Furthermore, the Supreme Court held Aereo performed the copyrighted works “publicly.” Aereo argued that because each transmission only went to one subscriber, its system was not transmitting “to the public.” The Court rejected this argument, again drawing on the Act’s purposes to find that Aereo’s system is indistinguishable from the cable systems which broadcast content “publicly.” The Court also pointed to the text of the Transmit Clause to argue that an entity can transmit the same performance through one or several transmissions. Furthermore, the court reasoned that Aereo’s subscribers, a large number of individuals lacking any prior relationship to the works and not qualifying as a family and its social circle, constituted “the public.”[11] Moreover, the Court noted that “‘the public’ need not be situated together, spatially or temporally.”[12]
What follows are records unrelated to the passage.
$ cat design/flow/config.mk
export PLATFORM = sky130hd
export DESIGN_NAME = FE
export DESIGN_NICKNAME = FE
export VERILOG_FILES = /design/flow/design.v
export SDC_FILE = /design/flow/constraint.sdc
export NUM_CORES = 4
export LEC_CHECK = 1
export CORE_UTILIZATION = 30
$ cat design/flow/constraint.sdc
current_design FE

set clk_period 2.4
set clk_io_pct 0.2

create_clock -name clk0 -period $clk_period [get_ports {CLOCK_50}]

set non_clock_inputs [all_inputs -no_clocks]
set_input_delay [expr $clk_period * $clk_io_pct] -clock clk0 $non_clock_inputs
set_output_delay [expr $clk_period * $clk_io_pct] -clock clk0 [all_outputs]
$ cat design/flow/run.sh
#!/bin/bash
# OpenROAD 26Q1-2900-gdf79404cd8, Yosys 0.63+post, stock flow scripts
make -C /OpenROAD-flow-scripts/flow DESIGN_CONFIG=/design/flow/config.mk WORK_HOME=/design/flow/orfs finish
$ cat design/flow/design.v
module FE(CLOCK_50,reset,Stall,id_instr,Loop,PC_in,PC_out);
input CLOCK_50,reset,Loop,Stall;
input[15:0] PC_in;
output reg [31:0] id_instr;
output reg [15:0] PC_out;
(* ram_init_file = "gpu_testbench.mif" *)
reg[31:0] mem[0:127];
reg[31:0] mdr;
reg[15:0] pc;
initial begin
	pc <= 0;
	PC_out <= 0;
end
always @(posedge CLOCK_50 or posedge reset) begin
	if(reset) begin
		pc <= 0;
		mdr <= 0;
		id_instr <= 0;
		PC_out <= 0;
	end
	else if(~Stall) begin
		if(Loop) pc <= PC_in;
		else pc <= pc + 16'd1;
		if(Loop) mdr <= mem[PC_in];
		else mdr <= mem[pc];
		id_instr <= mdr;
		if(Loop) PC_out <= PC_in;
		else PC_out <= pc;
	end
end
endmodule
==> results.json <==
{
  "yosysTopAreaCell": "dfrtp_1",
  "ir_drop_mv": 0.252,
  "die_area_mm2": 0.00709,
  "ant_nets": 0,
  "hold_violations": 0,
  "critical_path_arrival_ns": 1.85,
  "hold_depth": 2,
  "rr_worst_depth": 5,
  "ff_type": "dfrtp_1",
  "setup_tns_ns": 0,
  "synth-edff-count": 0,
  "chipWidth_um": 84.2,
  "insertion_delay_ns": 0.29,
  "synthDominantCellAreaShare_pct": 39.5,
  "yosys_area_mm2": 0.00203,
  "place_congestion": 0.806,
  "drive_above_1_share_pct": 8.49,
  "skew_ns": 0.00709,
  "grt_max_degree": 47,
  "tightest_slew_ns": 0.511,
  "cts_htree_levels": 2,
  "period_needed_ns": 1.71,
  "slew_headroom_pct": 66.0,
  "required_ns": 2.55,
  "grt_use_total_pct": 12.1,
  "p_leak_nw": 1.02,
  "status": "completed",
  "antenna_found_initial": 0,
  "slowest_stage": "dfrtp_1",
  "worstSetupStartpointType": "flop",
  "gr-total-overflow": 0,
  "cts-hold-fix-buffers": 0,
  "cts_tree": "yes",
  "fp_util_pct": 31.6,
  "slowest_delay_ns": 0.47,
  "hp-class": "reg -> reg",
  "worst-path-stages": 5,
  "core_region_area_mm2": 0.00642,
  "crit_buf_inv": 0,
  "dr.first_iter.drc_count": 63,
  "ys_async_sr_fraction_pct": 100,
  "crit_family": "simple AND/OR/NAND/NOR gates",
  "ys_ff": 32,
  "synth_cell_types": 41,
  "cts-root-buf": "clkbuf_8",
  "netlist_area_mm2": 0.00203,
  "insertedDiodeCount": 0,
  "dr.pass1.iters": 21,
  "post-route-period-util_pct": 71.2,
  "num_vias": 1573,
  "clock.fmax_ghz": 0.586,
  "die_h_um": 84.2,
  "power_mw": 1.43,
  "cts_buffer_depth": 2,
  "areaGrowthSynthToFinish_pct": 19.1,
  "clock-sinks": 32,
  "critPathCaptureType": "flop",
  "rows": 29,
  "postSynthSeqShare_pct": 39.5,
  "viasPerCell": 4.68,
  "powerDensity_mw_per_mm2": 592,
  "setup_viol": 0,
  "pin_count": 68,
  "worstPathCellList": "ha_1 -> nand3_2 -> nor4_2 -> mux2i_1 -> o211ai_1",
  "yosys_warnings": 1,
  "grt_pass1_wl_mm": 6.81,
  "log.warning_count": 25,
  "slew_viol_final": 0,
  "clkTransAtPathRegs_ns": 0.06,
  "postCtsSetupBuffers": 0,
  "dpl.hpwl_mm": 2.83,
  "grt_pass1_vias": 1431,
  "drv_cap": 0,
  "wire_per_inst_um": 12.2,
  "crit_path_max_fanout": 6,
  "rsz0062_at_grt": "false",
  "routed_wl_mm": 4.09,
  "drc": 0,
  "portBuffers": 35,
  "cts_buffers": 5,
  "cts_resized": 0,
  "avgSynthCellArea_um2": 8.97,
  "criticalPathCategory": "reg -> reg",
  "syn_inst": 226,
  "yosys_cells": 226,
  "synthTopCellsByArea": "dfrtp_1 40%, buf_4 12%, mux2i_1 8.4%"
}
-- placed cells by master, fill, tap and decap left out, types with 2 or more instances in the layout --
master and instances:
o21ai_0 24, a21oi_1 10, nor4b_1 2, dfrtp_1 32, clkbuf_8 6, nand2_1 24, o21ai_1 2, nor4_2 2
a22oi_1 6, nor2_1 9, buf_4 3, inv_1 8, clkdlybuf4s50_1 33, and3_2 2, clkbuf_1 2, a31oi_1 2
nand3_1 3, nand4_1 2, conb_1 32, nor3_1 9, a311oi_1 2, nor2b_1 4, mux2i_1 17, o211ai_1 2
o22a_1 2
-- through the flow --
step                hold WS [ns]  util, %  setup slack (ns)  std cells  instance area, um2
floorplan                  0.430        -             0.879        257                2140
global placement           0.476     36.2             0.699        328                2320
detailed placement         0.477     36.2             0.695        328                2320
CTS                        0.495     37.6             0.677        336                2410
global route               0.523     37.6             0.584        336                2410
finish                     0.490     37.6             0.692        336                2410
-- path summary, 6_finish.rpt --
check,from,to,slack [ns]
max in group asynchronous,reset,pc[13],1.51
worst min register to register,PC_out[12],PC_out[12],0.49
worst max-delay path,pc[0],pc[12],0.69
worst max register to register,pc[0],pc[12],0.69
min in group asynchronous,reset,PC_out[12],0.58
worst min-delay path,PC_out[12],PC_out[12],0.49
-- power breakdown --
group	switching [mW]	total [mW]	internal [mW]
sequential	0.0858	0.702	0.616
clock	0.197	0.431	0.234
combinational	0.125	0.296	0.171
-- state kept, by name, indices dropped and copies added, names as in the netlist --
name	count
PC_out	16
pc	16
-- cells in the mapped netlist, types with 2 or more instances --
library cell,count
a21oi_1,10
a22oi_1,6
a311oi_1,2
a31oi_1,2
and3_2,2
buf_1,4
buf_2,7
buf_4,32
clkbuf_1,2
dfrtp_1,32
inv_1,8
mux2i_1,17
nand2_1,24
nand3_1,3
nand4_1,2
nor2_1,9
nor2b_1,4
nor3_1,9
nor4_2,2
nor4b_1,2
o211ai_1,2
o21ai_0,24
o21ai_1,2
o22a_1,2
-- cells by family (layout without fill, tap and decap cells) --
group                    Yosys count  count (layout)  synth area share [%]
other                              1              32                 0.185
adder cells (fa/ha/maj)            1               1                 0.617
flip-flops                        32              32                  39.5
AND/OR/NAND/NOR                   65              65                  18.1
multiplexers                      17              17                  8.39
buffers and inverters             53              55                  16.2
AND-OR/OR-AND                     57              57                  17.0
-- metal layers --
layer / share of wire (%) / wire [um] / track usage (%) / up-vias
li1: - / - / - / 793
met1: 48 / 1980 / 18.5 / 717
met2: 44 / 1800 / 18.3 / 58
met3: 6.4 / 263 / 2.99 / 5
met4: 1.2 / 48 / 1.25 / 0
met5: 0 / 0 / 0 / -
-- area by class of cell --
cell class | instances | area, um2
multi-input cells | 172 | 1010
fillers | 639 | 4010
well taps | 77 | 96.3
repair buffers | 39 | 383
clock buffers | 8 | 90.1
flip-flops and latches | 32 | 801
inverters | 8 | 30.0
-- worst reg2reg max path, cell delays in order, from the launching register on --
cell,delay (ns)
dfrtp_1,0.47
ha_1,0.27
nand3_2,0.20
nor4_2,0.33
mux2i_1,0.22
o211ai_1,0.09
Power figures rest on the tool's default switching activity, not on a simulated workload.
<file path="design/flow/design.v">
`timescale 1 ms/ 1 ms
module spi_master_driver 
  #( parameter DATA_WIDTH = 32
   , parameter SCLK_HALFPERIOD = 8
   )
  ( input             clk
  , input             rst
  , input                   start_transaction  
  , input  [DATA_WIDTH-1:0] data_in            
  , output [DATA_WIDTH-1:0] data_out           
  , output                  ready              
  , output            mosi
  , input             miso
  , output reg        sclk
  , output reg        cs  
  );
localparam BIT_COUNTER_WIDTH = $clog2(DATA_WIDTH);
localparam SCLK_COUNTER_WIDTH = $clog2(SCLK_HALFPERIOD);
reg   [BIT_COUNTER_WIDTH-1:0] bit_count;
reg   [SCLK_COUNTER_WIDTH-1:0] sclk_count;
reg   [DATA_WIDTH:0] shiftreg;
localparam STATE_IDLE        = 0;
localparam STATE_WAIT_SCLK_1 = 1;
localparam STATE_WAIT_SCLK_0 = 2;
localparam STATE_FINALIZE    = 3;
reg  [2:0] state;
always @( posedge rst, posedge clk ) begin
  if ( rst ) begin
    bit_count <= 0;
    sclk <= 0;
    cs <= 1;
    state <= STATE_IDLE;
  end
  else begin
    case ( state )
      STATE_IDLE: begin
        sclk <= 0;
        if ( start_transaction ) begin
          bit_count <= 7;
          cs <= 0;
          state <= STATE_WAIT_SCLK_1;
        end 
        else cs <= 1;
      end
      STATE_WAIT_SCLK_1: begin
        if ( !sclk_count ) begin
          sclk <= 1;
          state <= STATE_WAIT_SCLK_0;
        end 
      end
      STATE_WAIT_SCLK_0: begin
        if ( !sclk_count && bit_count ) begin
          sclk <= 0;
          bit_count <= bit_count - 1;
          state <= STATE_WAIT_SCLK_1;
        end 
        else if ( !sclk_count ) begin
          sclk <= 0;
          state <= STATE_FINALIZE;
        end
      end
      STATE_FINALIZE: begin
        if ( !sclk_count ) begin 
          cs <= 1;
          state <= STATE_IDLE;
        end
      end
      default: state <= STATE_IDLE;
    endcase        
  end
end
always @(posedge clk) begin
  if ( sclk_count ) sclk_count <= sclk_count - 1;
  else              sclk_count <= SCLK_HALFPERIOD - 1;
end
endmodule
</file>
<file path="flow/run.sh">
#!/bin/bash
# OpenROAD 26Q1-2900-gdf79404cd8, Yosys 0.63+post, stock flow scripts
make -C /OpenROAD-flow-scripts/flow DESIGN_CONFIG=/design/flow/config.mk WORK_HOME=/design/flow/orfs finish
</file>
<file path="flow/config.mk">
export PLATFORM = sky130hd
export DESIGN_NAME = ram
export DESIGN_NICKNAME = ram
export VERILOG_FILES = /design/flow/design.v
export SDC_FILE = /design/flow/constraint.sdc
export NUM_CORES = 4
export LEC_CHECK = 1
export CORE_UTILIZATION = 50
</file>
<file path="flow/constraint.sdc">
current_design ram

set clk_period 32.2
set clk_io_pct 0.2

create_clock -name clk0 -period $clk_period [get_ports {clk}]

set non_clock_inputs [all_inputs -no_clocks]
set_input_delay [expr $clk_period * $clk_io_pct] -clock clk0 $non_clock_inputs
set_output_delay [expr $clk_period * $clk_io_pct] -clock clk0 [all_outputs]
</file>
The Supreme Court addressed concerns that its decision would cripple the use of new technologies that Congress did not intend to reach with the 1976 amendments by stating “we do not believe that our limited holding today will have that effect.”[13] The Court also noted that its decision does not reach remote storage of content already lawfully acquired. In dissent, Justice Scalia criticized the majority for creating a “cable-TV-lookalike rule” that is so imprecise that the Court may not be able to keep its promise that cloud-storage providers will not be affected by the ruling.[14]

In sum, by concluding that Aereo’s system was a public transmission of copyrighted work, the Court’s decision effectively dries up Aereo’s streaming system, unless Congress acts to the contrary. Moreover, by punting on the questions of remote storage and cloud computing, the Court left the door open for assertions of copyright infringement against technology firms in those spaces.



[1] American Broadcasting Cos., Inc., et al. v. Aereo, Inc., fka Bamboom Labs, Inc., No. 13-461, 573 U.S. ­­­­­­­­­­­­­­­­­­­­___, slip op. at 1 (June 25, 2014).
[2] Id. at 17-18.
[3] Cartoon Network LP, LLLP v. CSC Holdings, Inc., 536 F.3d 121 (2008).
[4] 17 U.S.C. § 106(4).
[5] 17 U.S.C. § 101.
[6] Fox TV Stations, Inc. v. FilmOn X LLC, 996 F. Supp. 2d 30 (D.D.C. 2013); Fox TV Stations v. BarryDriller Content Sys., 915 F. Supp. 2d 1138 (C.D. Cal. 2012).
[7] Hearst Stations Inc. v. Aereo, Inc., 977 F. Supp. 2d 32 (D. Mass. 2013).
[8] Aereo, slip op. dissent at 4-5 (Scalia, J., dissenting).
[9] Aereo, slip op. at 8-10.
[10] Id. at 10.
[11] Id. at 14-15.
[12] Id. at 15.
[13] Id. at 16.
[14] Aereo, slip op. dissent at 11 (Scalia, J., dissenting).